* Data shown
===== config.mk =====
export PLATFORM = sky130hd
export DESIGN_NAME = fp_normalizer
export DESIGN_NICKNAME = d
export VERILOG_FILES = /design/src/rtl/fp_normalizer.sv
export SDC_FILE = /design/constraint.sdc
export NUM_CORES = 1
export LEC_CHECK = 0
export CAP_MARGIN = 40
export CORE_MARGIN = 3
export CORE_UTILIZATION = 48
export DETAILED_ROUTE_END_ITERATION = 8
export PLACE_DENSITY = 0.77
export SLEW_MARGIN = 20
export SYNTH_ARGS = -nofsm -noshare
export SYNTH_HDL_FRONTEND = slang
export SYNTH_SLANG_ARGS = --single-unit

===== constraint.sdc =====
create_clock -name clk -period 3.1 [get_ports clk]
set_input_delay 0.93 -clock clk [delete_from_list [all_inputs] [get_ports clk]]
set_output_delay 0.93 -clock clk [all_outputs]
set_load 0.01 [all_outputs]

===== src/rtl/fp_normalizer.sv =====
// ============================================================================
// fp_normalizer : serial leading-one scan driving an external barrel shifter
// Revision      : 1.0
// ============================================================================
`default_nettype none

module fp_normalizer #(
   parameter int MW = 8,
   parameter int EW = 4
) (
   input  logic                   clk,
   input  logic                   rst,
   input  logic                   in_valid,
   output logic                   in_ready,
   input  logic [MW-1:0]          in_mant,
   input  logic [EW-1:0]          in_exp,
   output logic [MW-1:0]          sh_inp,
   output logic [$clog2(MW)-1:0]  sh_shamt,
   output logic                   sh_dir,
   input  logic [MW-1:0]          sh_out,
   output logic                   out_valid,
   input  logic                   out_ready,
   output logic [MW-1:0]          out_mant,
   output logic [EW-1:0]          out_exp,
   output logic                   out_zero,
   output logic                   out_uflow
);

   localparam int SW = $clog2(MW);

   typedef enum logic [1:0] {
      IDLE  = 2'd0,
      SCAN  = 2'd1,
      SHIFT = 2'd2,
      DONE  = 2'd3
   } state_t;

   state_t         state;
   state_t         state_nx;
   logic [MW-1:0]  mant_r;
   logic [EW-1:0]  exp_r;
   logic [SW-1:0]  lzc;
   logic [SW-1:0]  ptr;
   logic           uflow;
   logic [SW-1:0]  amt;
   logic [EW-1:0]  new_exp;

   // Clamping the shift to the exponent keeps new_exp from wrapping below zero.
   assign uflow   = EW'(lzc) > exp_r;
   assign amt     = uflow ? exp_r[SW-1:0] : lzc;
   assign new_exp = exp_r - EW'(amt);

   always_ff @(posedge clk) begin
      if (rst) begin
         state     <= IDLE;
         mant_r    <= '0;
         exp_r     <= '0;
         lzc       <= '0;
         ptr       <= '0;
         out_mant  <= '0;
         out_exp   <= '0;
         out_zero  <= 1'b0;
         out_uflow <= 1'b0;
      end else begin
         state <= state_nx;
         case (state)
            IDLE: begin
               if (in_valid) begin
                  mant_r <= in_mant;
                  exp_r  <= in_exp;
                  lzc    <= '0;
                  ptr    <= SW'(MW - 1);
               end
            end
            SCAN: begin
               if (!mant_r[ptr]) begin
                  if (ptr != '0) begin
                     lzc <= lzc + SW'(1);
                     ptr <= ptr - SW'(1);
                  end else begin
                     out_mant  <= '0;
                     out_exp   <= '0;
                     out_zero  <= 1'b1;
                     out_uflow <= 1'b0;
                  end
               end
            end
            SHIFT: begin
               out_mant  <= sh_out;
               out_exp   <= new_exp;
               out_zero  <= 1'b0;
               out_uflow <= uflow;
            end
            default: ;
         endcase
      end
   end

   always_comb begin
      state_nx  = state;
      in_ready  = 1'b0;
      out_valid = 1'b0;
      sh_inp    = '0;
      sh_shamt  = '0;
      sh_dir    = 1'b0;
      case (state)
         IDLE: begin
            in_ready = 1'b1;
            if (in_valid) state_nx = SCAN;
         end
         SCAN: begin
            if (mant_r[ptr])      state_nx = SHIFT;
            else if (ptr == '0)   state_nx = DONE;
         end
         SHIFT: begin
            sh_inp   = mant_r;
            sh_shamt = amt;
            sh_dir   = 1'b1;
            state_nx = DONE;
         end
         DONE: begin
            out_valid = 1'b1;
            if (out_ready) state_nx = IDLE;
         end
         default: state_nx = IDLE;
      endcase
   end

endmodule

`default_nettype wire

==> impl_metrics.json <==
{
  "outcome": "finished, final reports clean",
  "holdPathStages": 2,
  "grt_pass1_wl_um": 6948,
  "grt_max_degree": 22,
  "cpPeakStageDelay_ps": 550,
  "worst_slack_ps": 54.53,
  "drc": 0,
  "cts_tree": "built",
  "cts_num_sinks": 34,
  "grt_pass1_vias": 1626,
  "syn_nets": 262,
  "critPathArrivalTime_ps": 2120,
  "area_growth_pct": 42.26,
  "cts-root-buf": "clkbuf_8",
  "async_flop_share_pct": 0,
  "maxSlewViolCount": 0,
  "yosysSeqAreaShare_pct": 36.32,
  "drt-total-wl_um": 4477,
  "relSlewSlack_pct": 53.04,
  "pwr_density_cell_nw_per_um2": 703.4,
  "setup_viol": 0,
  "post-place-ws_ps": -205.8,
  "fin_worst_skew_ps": 8.417,
  "fmax_ghz": 0.3284,
  "globalRouteOverflowTotal": 0,
  "most-common-layout-cells": "clkdlybuf4s50_1, nand2_1, dfxtp_1, a21oi_1, buf_4",
  "place_hpwl_um": 3132,
  "final-seq-area_um2": 684.4,
  "placementRows": 22,
  "fin_util_pct": 71.75,
  "yosys_most_used_dff": "dfxtp_1",
  "multi_input_area_um2": 1125,
  "cp_num_buf_inv": 1,
  "htreeDepth": 2,
  "drtPass1Iterations": 4,
  "finalCriticalPeriod_ps": 3045,
  "synth_area_um2": 1874,
  "max-vdd-ir-drop_mv": 0.3796,
  "crit_cells": 6,
  "io_buffers": 51,
  "synth-seq-cells": 34,
  "path_cells": "ha_4 -> and3_4 -> or4_4 -> mux2i_2 -> and2_1 -> buf_2",
  "p_leak_uw": 0.001008,
  "n_antenna_cell": 0,
  "core_area_um2": 3716,
  "drv_cap": 0,
  "avgSynthCellArea_um2": 8.367,
  "hp-class": "reg2reg",
  "viasPerCell": 5.149,
  "clk_pin_slew_ps": 70,
  "synth_edf_count": 0,
  "path_class": "reg2out",
  "slowest_stage": "or4_4",
  "total_power_uw": 1875,
  "worst-path-max-fanout": 4,
  "fin_area_um2": 2666,
  "antenna_found_initial": 0,
  "whs_ps": 450.8,
  "fp.dieH_um": 68.49,
  "detail-route-antenna-nets": 0,
  "place_congestion": 0.8240,
  "yosys_warnings": 0,
  "fillCellCount": 314,
  "dieArea_um2": 4691,
  "clkLatencyLatePin_ps": 290,
  "ios": 52,
  "cts_buffers": 5,
  "wire_per_inst_um": 13.32,
  "num_vias": 1730,
  "cpLargestDelayFamily": "simple AND/OR/NAND/NOR gates",
  "syn_inst": 224,
  "reg2regPathDepth": 9,
  "placed_area_um2": 2510,
  "worstMarginPinSlew_ps": 704.5,
  "cp.required_ps": 2170,
  "cts_buffer_depth": 2,
  "drive_gt1_share_pct": 15.97,
  "die_w_um": 68.49,
  "synth_cell_types": 46,
  "finish.net_count": 325,
  "grt_use_total_pct": 20.06,
  "end_kind": "output pin",
  "period_share_pct": 98.24,
  "worst_setup_path_start_kind": "register",
  "finalHoldViolations": 0,
  "layout_commonest_cell": "clkdlybuf4s50_1",
  "initial_utilization_pct": 50.44,
  "drt_iter0_drc": 122
}
## repair_timing
item,in CTS,in global routing
buffers inserted,0,1
hold buffers,0,0
pin swaps,1,4
resized for setup,11,11
setup endpoints to repair,3,3
## area by class of cell
class	count	share of cell area, %
clock inverter	2	1.408
timing repair buffer	68	23.37
clock buffer	6	2.722
tap	48	2.252
multi-input combinational	161	42.19
inverter	17	2.393
sequential	34	25.67
## routing by layer
layer / global-route usage [%] / up-vias / part of all wire, %
met4: 10.67 / 0 / 1.8
li1: - / 897 / -
met5: 0 / - / 0
met2: 34.33 / 52 / 48
met1: 22.37 / 774 / 43
met3: 5.673 / 7 / 6.7
## worst paths after layout
kind                       startpoint                  endpoint  slack [ps]
max               lzc[1]$_SDFFE_PP0P_               sh_shamt[0]          50
min          out_mant[4]$_SDFFE_PP0P_  out_mant[4]$_SDFFE_PP0P_         450
max reg2reg       lzc[1]$_SDFFE_PP0P_   out_exp[1]$_SDFFE_PP0P_         270
min reg2reg  out_mant[4]$_SDFFE_PP0P_  out_mant[4]$_SDFFE_PP0P_         450
## state kept, by name, indices dropped and copies added, names as in the netlist
| name | cells |
|---|---|
| exp_r | 4 |
| lzc | 3 |
| mant_r | 8 |
| out_exp | 4 |
| out_mant | 8 |
| out_uflow | 1 |
| out_zero | 1 |
| ptr | 3 |
| state | 2 |
## power breakdown
| part | internal (uW) | switching, uW |
|---|---|---|
| clock network | 240 | 165 |
| logic | 403 | 482 |
| registers | 510 | 76.2 |
## tightest hold or removal path, cell delays in order, from the launching register on
cell and delay, ps:
dfxtp_1 310, nand2_1 50, a21oi_1 50
## cells in the mapped netlist, types with 2 or more instances
master | instances | area share [%]
or3_1 | 3 | 1.0
a211oi_1 | 5 | 2.0
nor2_1 | 8 | 1.6
buf_2 | 2 | 0.53
and2_1 | 10 | 3.3
xnor2_1 | 2 | 0.93
inv_1 | 17 | 3.4
ha_1 | 13 | 8.7
nand2_1 | 37 | 7.4
a21oi_1 | 28 | 7.5
nand2b_1 | 3 | 1.0
clkbuf_1 | 8 | 1.6
mux2i_1 | 8 | 4.3
nor4_1 | 2 | 0.67
nor3_1 | 3 | 0.80
nor2b_1 | 2 | 0.67
o31ai_1 | 2 | 0.80
nand3b_1 | 2 | 0.80
nand3_1 | 9 | 2.4
dfxtp_1 | 34 | 36
## through the flow
stage               std cells  setup TNS, ps
floorplan                 224              0
global placement          327         -241.8
detailed placement        327         -408.2
CTS                       335              0
global route              336         -2.935
finish                    336              0
## logic make-up after synthesis
| logic type | after synthesis | share of synthesized area (%) |
|---|---|---|
| flip-flops | 34 | 36.31 |
| AO/OA/AOI/OAI | 47 | 16.56 |
| multiplexers | 9 | 5.474 |
| adder cells (fa/ha/maj) | 14 | 9.747 |
| XOR/XNOR | 3 | 1.402 |
| AND/OR/NAND/NOR | 88 | 24.17 |
| buffers and inverters | 29 | 6.342 |
Note: power is estimated with default switching activity, not from simulation.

* Assignment
Set down, please, the lines from the line holding "88 | 24.17 |" through the final line of the data, exactly and with nothing added.

* Solution to the problem
| AND/OR/NAND/NOR | 88 | 24.17 |
| buffers and inverters | 29 | 6.342 |
Note: power is estimated with default switching activity, not from simulation.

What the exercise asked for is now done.